## Stored items
*-*-*
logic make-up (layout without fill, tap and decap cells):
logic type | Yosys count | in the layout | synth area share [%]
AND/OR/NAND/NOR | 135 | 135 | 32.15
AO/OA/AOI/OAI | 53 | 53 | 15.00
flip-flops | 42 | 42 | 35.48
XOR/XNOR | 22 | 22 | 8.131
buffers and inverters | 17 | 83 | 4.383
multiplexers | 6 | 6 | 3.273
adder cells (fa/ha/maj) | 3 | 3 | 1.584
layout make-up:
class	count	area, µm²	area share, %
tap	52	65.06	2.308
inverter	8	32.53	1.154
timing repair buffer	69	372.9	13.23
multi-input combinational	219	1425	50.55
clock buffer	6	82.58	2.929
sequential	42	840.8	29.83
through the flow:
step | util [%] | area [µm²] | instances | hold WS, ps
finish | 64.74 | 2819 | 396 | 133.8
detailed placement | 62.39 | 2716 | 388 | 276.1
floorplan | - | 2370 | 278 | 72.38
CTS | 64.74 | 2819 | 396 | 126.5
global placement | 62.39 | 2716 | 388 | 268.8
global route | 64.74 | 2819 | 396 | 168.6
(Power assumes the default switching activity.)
[src/rtl/fp_recip_pack.sv]
// fp_recip_pack: renormalises a 1.(WL-1) reciprocal mantissa and packs the IEEE-754 result and flags.
module fp_recip_pack
    import fp_pkg::*;
#(
    parameter int WL = 24
) (
    input  logic              sign_i,
    input  logic [EXP_W-1:0]  exp_i,
    input  logic [WL-1:0]     mant_i,
    input  cls_e              cls_i,
    output logic [31:0]       data_o,
    output logic [2:0]        flags_o
);
    localparam logic signed [9:0] E_TOP = 10'(2 * BIAS);
    logic [WL-1:0] ext;
    logic signed [9:0] e_pow2, e_res;
    logic [FRAC_W-1:0] f_res;
    // ext holds the mantissa shifted left by one, so both renormalisation cases slice the same vector.
    always_comb begin
        ext = {mant_i[WL-2:0], 1'b0};
        e_pow2 = E_TOP - $signed({2'b00, exp_i});
        e_res = (cls_i == CLS_POW2 || mant_i[WL-1]) ? e_pow2 : e_pow2 - 10'sd1;
        f_res = (cls_i == CLS_POW2) ? '0 : (mant_i[WL-1] ? ext[WL-1 -: FRAC_W] : ext[WL-2 -: FRAC_W]);
        data_o = '0;
        flags_o = '0;
        case (cls_i)
            CLS_NAN: begin
                data_o = QNAN;
                flags_o[FLAG_INV] = 1'b1;
            end
            CLS_INF: data_o = {sign_i, 31'b0};
            CLS_ZERO: begin
                data_o = PINF | {sign_i, 31'b0};
                flags_o[FLAG_DBZ] = 1'b1;
            end
            default: begin
                data_o = (e_res <= 10'sd0) ? {sign_i, 31'b0} : {sign_i, e_res[7:0], f_res};
                flags_o[FLAG_UF] = (e_res <= 10'sd0);
            end
        endcase
    end
endmodule
[src/rtl/div_seq.sv]
// Multi-cycle radix-2 restoring divider for DIV/DIVU, sitting beside EX.
// Stalls the front of the pipeline while busy and hands {remainder, quotient} to HI/LO writeback.
module div_seq #(
    parameter int DATA_WD = 32
) (
    input  logic                   clk,
    input  logic                   rst,
    input  logic                   start,
    input  logic                   signed_div,
    input  logic [DATA_WD-1:0]     opdata1,
    input  logic [DATA_WD-1:0]     opdata2,
    input  logic                   annul,
    output logic [2*DATA_WD-1:0]   result,
    output logic                   ready,
    output logic                   stallreq,
    output logic                   busy
);

    localparam int CNT_WD = $clog2(DATA_WD);

    typedef enum logic [1:0] {IDLE, ZERO, ON, END} state_e;

    state_e                 state_q;
    logic [CNT_WD-1:0]      cnt_q;
    logic [DATA_WD-1:0]     dividend_q;
    logic [DATA_WD-1:0]     divisor_q;
    logic [DATA_WD-1:0]     rem_q;
    logic                   negQuot_q;
    logic                   negRem_q;
    logic [2*DATA_WD-1:0]   result_q;
    logic                   ready_q;

    logic [DATA_WD-1:0]     absOp1;
    logic [DATA_WD-1:0]     absOp2;
    logic [DATA_WD:0]       remShift;
    logic [DATA_WD:0]       trialDiff;
    logic [DATA_WD-1:0]     rem_d;
    logic [DATA_WD-1:0]     quot_d;
    logic [DATA_WD-1:0]     remFinal;
    logic [DATA_WD-1:0]     quotFinal;

    // The shifted partial remainder can need DATA_WD+1 bits, so the trial
    // subtract is one bit wider and its top bit tells us whether it went negative.
    always_comb begin
        absOp1    = (signed_div && opdata1[DATA_WD-1]) ? -opdata1 : opdata1;
        absOp2    = (signed_div && opdata2[DATA_WD-1]) ? -opdata2 : opdata2;
        remShift  = {rem_q, dividend_q[DATA_WD-1]};
        trialDiff = remShift - {1'b0, divisor_q};
        rem_d     = trialDiff[DATA_WD] ? remShift[DATA_WD-1:0] : trialDiff[DATA_WD-1:0];
        quot_d    = {dividend_q[DATA_WD-2:0], ~trialDiff[DATA_WD]};
        remFinal  = negRem_q  ? -rem_d  : rem_d;
        quotFinal = negQuot_q ? -quot_d : quot_d;
    end

    always_ff @(posedge clk or posedge rst) begin
        if (rst) begin
            state_q    <= IDLE;
            cnt_q      <= '0;
            dividend_q <= '0;
            divisor_q  <= '0;
            rem_q      <= '0;
            negQuot_q  <= 1'b0;
            negRem_q   <= 1'b0;
            result_q   <= '0;
            ready_q    <= 1'b0;
        end else begin
            case (state_q)
                IDLE: begin
                    ready_q <= 1'b0;
                    if (start && !annul) begin
                        if (opdata2 == '0) begin
                            state_q <= ZERO;
                        end else begin
                            state_q    <= ON;
                            dividend_q <= absOp1;
                            divisor_q  <= absOp2;
                            rem_q      <= '0;
                            cnt_q      <= '0;
                            negQuot_q  <= signed_div & (opdata1[DATA_WD-1] ^ opdata2[DATA_WD-1]);
                            negRem_q   <= signed_div & opdata1[DATA_WD-1];
                        end
                    end
                end
                // Divide by zero is architecturally unpredictable; we answer zero.
                ZERO: begin
                    if (annul) begin
                        state_q <= IDLE;
                    end else begin
                        result_q <= '0;
                        ready_q  <= 1'b1;
                        state_q  <= END;
                    end
                end
                ON: begin
                    if (annul) begin
                        state_q <= IDLE;
                    end else begin
                        rem_q      <= rem_d;
                        dividend_q <= quot_d;
                        cnt_q      <= cnt_q + 1'b1;
                        if (cnt_q == CNT_WD'(DATA_WD - 1)) begin
                            result_q <= {remFinal, quotFinal};
                            ready_q  <= 1'b1;
                            state_q  <= END;
                        end
                    end
                end
                // Holding here while start stays high stops the same instruction restarting.
                END: begin
                    if (annul || !start) begin
                        ready_q <= 1'b0;
                        state_q <= IDLE;
                    end
                end
                default: begin
                    ready_q <= 1'b0;
                    state_q <= IDLE;
                end
            endcase
        end
    end

    assign result   = result_q;
    assign ready    = ready_q;
    assign busy     = (state_q != IDLE);
    assign stallreq = start & ~annul & (state_q != END);

endmodule
### src/rtl/text_pkg.sv
// Shared constants and state encoding for the character-cell text buffer.
package text_pkg;
    localparam int TXT_COLS  = 32;
    localparam int TXT_ROWS  = 4;
    localparam int TXT_CELLS = 128;

    localparam logic [6:0] SPACE = 7'h20;
    localparam logic [7:0] BS    = 8'h08;
    localparam logic [7:0] LF    = 8'h0A;
    localparam logic [7:0] FF    = 8'h0C;
    localparam logic [7:0] CR    = 8'h0D;

    typedef enum logic [1:0] {CLEAR, IDLE, SCROLL_COPY, SCROLL_BLANK} state_t;
endpackage

### src/rtl/text_ram.sv
// 128x7 cell store: one write port, a synchronous display read port and an
// asynchronous read port used as the scroll source.
import text_pkg::*;

module text_ram (
    input  logic       clk,
    input  logic       we,
    input  logic [6:0] waddr,
    input  logic [6:0] wdata,
    input  logic [6:0] raddr,
    output logic [6:0] rdata,
    input  logic [6:0] aaddr,
    output logic [6:0] adata
);
    logic [6:0] mem [0:TXT_CELLS-1];

    // Non-blocking update gives read-before-write on a same-cell collision.
    always_ff @(posedge clk) begin
        if (we) begin
            mem[waddr] <= wdata;
        end
        rdata <= mem[raddr];
    end

    assign adata = mem[aaddr];
endmodule

### src/rtl/text_buffer.sv
// Text cell store with cursor engine: accepts a byte stream, handles control
// characters and scrolling, and answers pixel lookups with the covering cell code.
import text_pkg::*;

module text_buffer #(
    parameter int X0 = 192,
    parameter int Y0 = 208
) (
    input  logic       clk,
    input  logic       reset,
    input  logic       in_valid,
    input  logic [7:0] in_data,
    output logic       in_ready,
    input  logic [9:0] x,
    input  logic [9:0] y,
    output logic [6:0] ascii_code,
    output logic [4:0] cursor_col,
    output logic [1:0] cursor_row
);
    localparam logic [9:0] X0_L = 10'(X0);
    localparam logic [9:0] Y0_L = 10'(Y0);

    state_t     state;
    logic [6:0] idx;
    logic       we;
    logic [6:0] waddr;
    logic [6:0] wdata;
    logic [6:0] adata;
    logic [6:0] raddr;
    logic [6:0] rdata;
    logic       in_win;
    logic       win_q;
    logic       accept;
    logic       printable;

    assign accept    = in_valid && in_ready && !in_data[7];
    assign printable = (in_data >= 8'h20) && (in_data <= 8'h7E);

    // Display lookup; the window flag is delayed to line up with the RAM read.
    assign in_win = (x >= X0_L) && (x < X0_L + 10'd256) &&
                    (y >= Y0_L) && (y < Y0_L + 10'd64);
    assign raddr  = {2'((y - Y0_L) >> 4), 5'((x - X0_L) >> 3)};

    always_ff @(posedge clk) begin
        if (reset) begin
            win_q <= 1'b0;
        end else begin
            win_q <= in_win;
        end
    end

    assign ascii_code = win_q ? rdata : SPACE;

    always_comb begin
        we    = 1'b0;
        waddr = idx;
        wdata = SPACE;
        case (state)
            CLEAR, SCROLL_BLANK: we = 1'b1;
            SCROLL_COPY: begin
                we    = 1'b1;
                wdata = adata;
            end
            IDLE: begin
                if (accept && printable) begin
                    we    = 1'b1;
                    waddr = {cursor_row, cursor_col};
                    wdata = in_data[6:0];
                end else if (accept && in_data == BS) begin
                    if (cursor_col != 5'd0) begin
                        we    = 1'b1;
                        waddr = {cursor_row, cursor_col - 5'd1};
                    end else if (cursor_row != 2'd0) begin
                        we    = 1'b1;
                        waddr = {cursor_row - 2'd1, 5'd31};
                    end
                end
            end
            default: we = 1'b0;
        endcase
    end

    always_ff @(posedge clk) begin
        if (reset) begin
            state      <= CLEAR;
            idx        <= 7'd0;
            cursor_col <= 5'd0;
            cursor_row <= 2'd0;
            in_ready   <= 1'b0;
        end else begin
            case (state)
                CLEAR: begin
                    cursor_col <= 5'd0;
                    cursor_row <= 2'd0;
                    idx        <= idx + 7'd1;
                    if (idx == 7'd127) begin
                        state    <= IDLE;
                        in_ready <= 1'b1;
                    end
                end
                SCROLL_COPY: begin
                    idx <= idx + 7'd1;
                    if (idx == 7'd95) begin
                        state <= SCROLL_BLANK;
                    end
                end
                SCROLL_BLANK: begin
                    idx <= idx + 7'd1;
                    if (idx == 7'd127) begin
                        state      <= IDLE;
                        in_ready   <= 1'b1;
                        cursor_row <= 2'd3;
                        cursor_col <= 5'd0;
                    end
                end
                IDLE: begin
                    if (accept) begin
                        if (printable) begin
                            cursor_col <= cursor_col + 5'd1;
                            if (cursor_col == 5'd31) begin
                                if (cursor_row == 2'd3) begin
                                    state    <= SCROLL_COPY;
                                    idx      <= 7'd0;
                                    in_ready <= 1'b0;
                                end else begin
                                    cursor_row <= cursor_row + 2'd1;
                                end
                            end
                        end else if (in_data == LF || in_data == CR) begin
                            cursor_col <= 5'd0;
                            if (cursor_row == 2'd3) begin
                                state    <= SCROLL_COPY;
                                idx      <= 7'd0;
                                in_ready <= 1'b0;
                            end else begin
                                cursor_row <= cursor_row + 2'd1;
                            end
                        end else if (in_data == BS) begin
                            if (cursor_col != 5'd0) begin
                                cursor_col <= cursor_col - 5'd1;
                            end else if (cursor_row != 2'd0) begin
                                cursor_row <= cursor_row - 2'd1;
                                cursor_col <= 5'd31;
                            end
                        end else if (in_data == FF) begin
                            state      <= CLEAR;
                            idx        <= 7'd0;
                            in_ready   <= 1'b0;
                            cursor_col <= 5'd0;
                            cursor_row <= 2'd0;
                        end
                    end
                end
                default: state <= CLEAR;
            endcase
        end
    end

    text_ram u_ram (
        .clk   (clk),
        .we    (we),
        .waddr (waddr),
        .wdata (wdata),
        .raddr (raddr),
        .rdata (rdata),
        .aaddr (idx + 7'(TXT_COLS)),
        .adata (adata)
    );
endmodule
*-*-*
## Exercise requirements
Retype exactly the lines from the start of the entries through the one with "data_o = QNAN;"; include both ends.

## Task result
logic make-up (layout without fill, tap and decap cells):
logic type | Yosys count | in the layout | synth area share [%]
AND/OR/NAND/NOR | 135 | 135 | 32.15
AO/OA/AOI/OAI | 53 | 53 | 15.00
flip-flops | 42 | 42 | 35.48
XOR/XNOR | 22 | 22 | 8.131
buffers and inverters | 17 | 83 | 4.383
multiplexers | 6 | 6 | 3.273
adder cells (fa/ha/maj) | 3 | 3 | 1.584
layout make-up:
class	count	area, µm²	area share, %
tap	52	65.06	2.308
inverter	8	32.53	1.154
timing repair buffer	69	372.9	13.23
multi-input combinational	219	1425	50.55
clock buffer	6	82.58	2.929
sequential	42	840.8	29.83
through the flow:
step | util [%] | area [µm²] | instances | hold WS, ps
finish | 64.74 | 2819 | 396 | 133.8
detailed placement | 62.39 | 2716 | 388 | 276.1
floorplan | - | 2370 | 278 | 72.38
CTS | 64.74 | 2819 | 396 | 126.5
global placement | 62.39 | 2716 | 388 | 268.8
global route | 64.74 | 2819 | 396 | 168.6
(Power assumes the default switching activity.)
[src/rtl/fp_recip_pack.sv]
// fp_recip_pack: renormalises a 1.(WL-1) reciprocal mantissa and packs the IEEE-754 result and flags.
module fp_recip_pack
    import fp_pkg::*;
#(
    parameter int WL = 24
) (
    input  logic              sign_i,
    input  logic [EXP_W-1:0]  exp_i,
    input  logic [WL-1:0]     mant_i,
    input  cls_e              cls_i,
    output logic [31:0]       data_o,
    output logic [2:0]        flags_o
);
    localparam logic signed [9:0] E_TOP = 10'(2 * BIAS);
    logic [WL-1:0] ext;
    logic signed [9:0] e_pow2, e_res;
    logic [FRAC_W-1:0] f_res;
    // ext holds the mantissa shifted left by one, so both renormalisation cases slice the same vector.
    always_comb begin
        ext = {mant_i[WL-2:0], 1'b0};
        e_pow2 = E_TOP - $signed({2'b00, exp_i});
        e_res = (cls_i == CLS_POW2 || mant_i[WL-1]) ? e_pow2 : e_pow2 - 10'sd1;
        f_res = (cls_i == CLS_POW2) ? '0 : (mant_i[WL-1] ? ext[WL-1 -: FRAC_W] : ext[WL-2 -: FRAC_W]);
        data_o = '0;
        flags_o = '0;
        case (cls_i)
            CLS_NAN: begin
                data_o = QNAN;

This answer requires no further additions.